De hecho hay dos tipos de flechas y a las que unen tortolitos, les siguen las de plomo. No hace falta que explique que son las que hacen pupita adicional.

No sé, Cupido, modernízate, vuélvete hacker y en vez de lanzar flechas, manipula el Tinder, el Grindr.. (Para mí, Kinder, gracias)

Además, mucha leche sin lactosa, nada de fruta cultivada con insecticidas, oh, la carne con hormonas, uh, papi, el pan de harinas malas, y luego ni un reportaje de investigación sobre las flechas, que a saber la mierda que llevarán, para conseguir unir dos personas. De azúcares ni hablamos, no caben en una foto comparativa los terrones.

Por otro lado, me imagino a Cupido en el curro, sentado delante de la mesa del jefe, intentado explicar el número de divorcios y el poliamor.

- ¿Los divorcios? Es que no quedaban cargas enteras en el almacén y usé las de carga media.
- ¿El poliamor? Es que me quedé sin flechas y tuve que reciclar.

Y el jefe a tope con el marketing, hablando de lo que mola ser single o las relaciones de más de dos, para no comerse el marrón con la directora de la compañía:

- Hemos optado por la optimización de las cargas y el reciclaje, con resultados óptimos que ya aprovechan felizmente miles de usuarios.
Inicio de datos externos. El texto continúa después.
What follows belongs to an exercise in optimizing a design on an open flow for a short achievable clock period and few clock cycles; a production flow would make more cautious choices. At most, simulation tests tie the RTL to the original design; equivalence was not proved. Power figures rest on the tool's default switching activity, not on a simulated workload.

## oak
## idxfp
module idxfp (
    input             clk,
    input             rst,             
    input             reset_capable,   
    input             poll,
    input      [31:0] now,
    output            busy,
    input             rx_avail,
    input       [7:0] rx_data,
    output            rx_pop,
    output            rdr_rst_n,
    output            ev_read,
    output            ev_remove,
    output     [39:0] ev_tag,
    input             cfg_req,
    input             cfg_we,
    input       [1:0] cfg_addr,
    input      [31:0] cfg_wdata,
    output     [31:0] cfg_rdata
);
    localparam [31:0] WAIT_RESET = 32'd1000;
    localparam [1:0] P_IDLE    = 2'd0;
    localparam [1:0] P_SETTLED = 2'd1;
    localparam [1:0] P_AWAIT   = 2'd2;
    localparam E_CHK = 0;
    localparam E_FRM = 1;
    localparam E_HEX = 2;
    localparam E_OVF = 3;
    reg         rc;          
    reg         act;         
    reg         pe;          
    reg  [3:0]  cnt;         
    reg         seen;        
    reg         f_rt;        
    reg         f_exp;       
    reg         nr, nm, np;  
    reg  [31:0] now_q;       
    reg  [32:0] dl_c;        
    reg  [7:0]  fb [0:5];
    reg  [3:0]  hold;
    reg  [3:0]  ncnt;
    reg         fd_err;
    reg         in_frame;
    reg  [1:0]  pstate;
    reg  [32:0] deadline;
    reg  [39:0] last_tag;
    reg  [31:0] wait_r;
    reg  [1:0]  ev_en;
    reg  [3:0]  errstat;
    reg  [31:0] cfg_rdata_q;
    wire       is_stx  = (rx_data == 8'h02);
    wire       is_etx  = (rx_data == 8'h03);
    wire       is_pad  = (rx_data == 8'h0D) || (rx_data == 8'h0A);
    wire       is_hexd = (rx_data[7:4] == 4'h3) && (rx_data[3:0] <= 4'h9);
    wire       is_hexl = (rx_data[7:3] == 5'b01000) && (rx_data[2:0] != 3'd0) && (rx_data[2:0] != 3'd7);
    wire       is_hex  = is_hexd || is_hexl;
    wire       is_inv  = !(is_stx || is_etx || is_pad || is_hex);
  ...
export LEC_CHECK = 0
export CAP_MARGIN = 20
export CORE_MARGIN = 2
export CORE_UTILIZATION = 40
export SLEW_MARGIN = 20
create_clock -name core_clock -period 5.0 [get_ports {clk}]
run.sh (not shown) runs the stock make flow with config.mk's settings and CLKGATE_MAP_FILE= SYNTH_SCRIPT=/design/flow/synth_recipe.tcl, a recipe that flattens the netlist after the stock synthesis.
oak completed; timing, DRC and antenna clean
Sinceramente, yo creo que Cupido comisiona por número de parejas y por ventas en San Valentín. Ya sabéis la respuesta a ese: ¿y qué haría yo saliendo con...?

Pero claro, cómo te cargas a Cupido, ¿con insecticida?, ¿con matamoscas?, ¿chaleco antibalas?, ¿le denuncias por acoso?, ¿por incumplimiento de contrato? 

En fin, mientras averiguamos el antídoto, que os toque la flecha buena.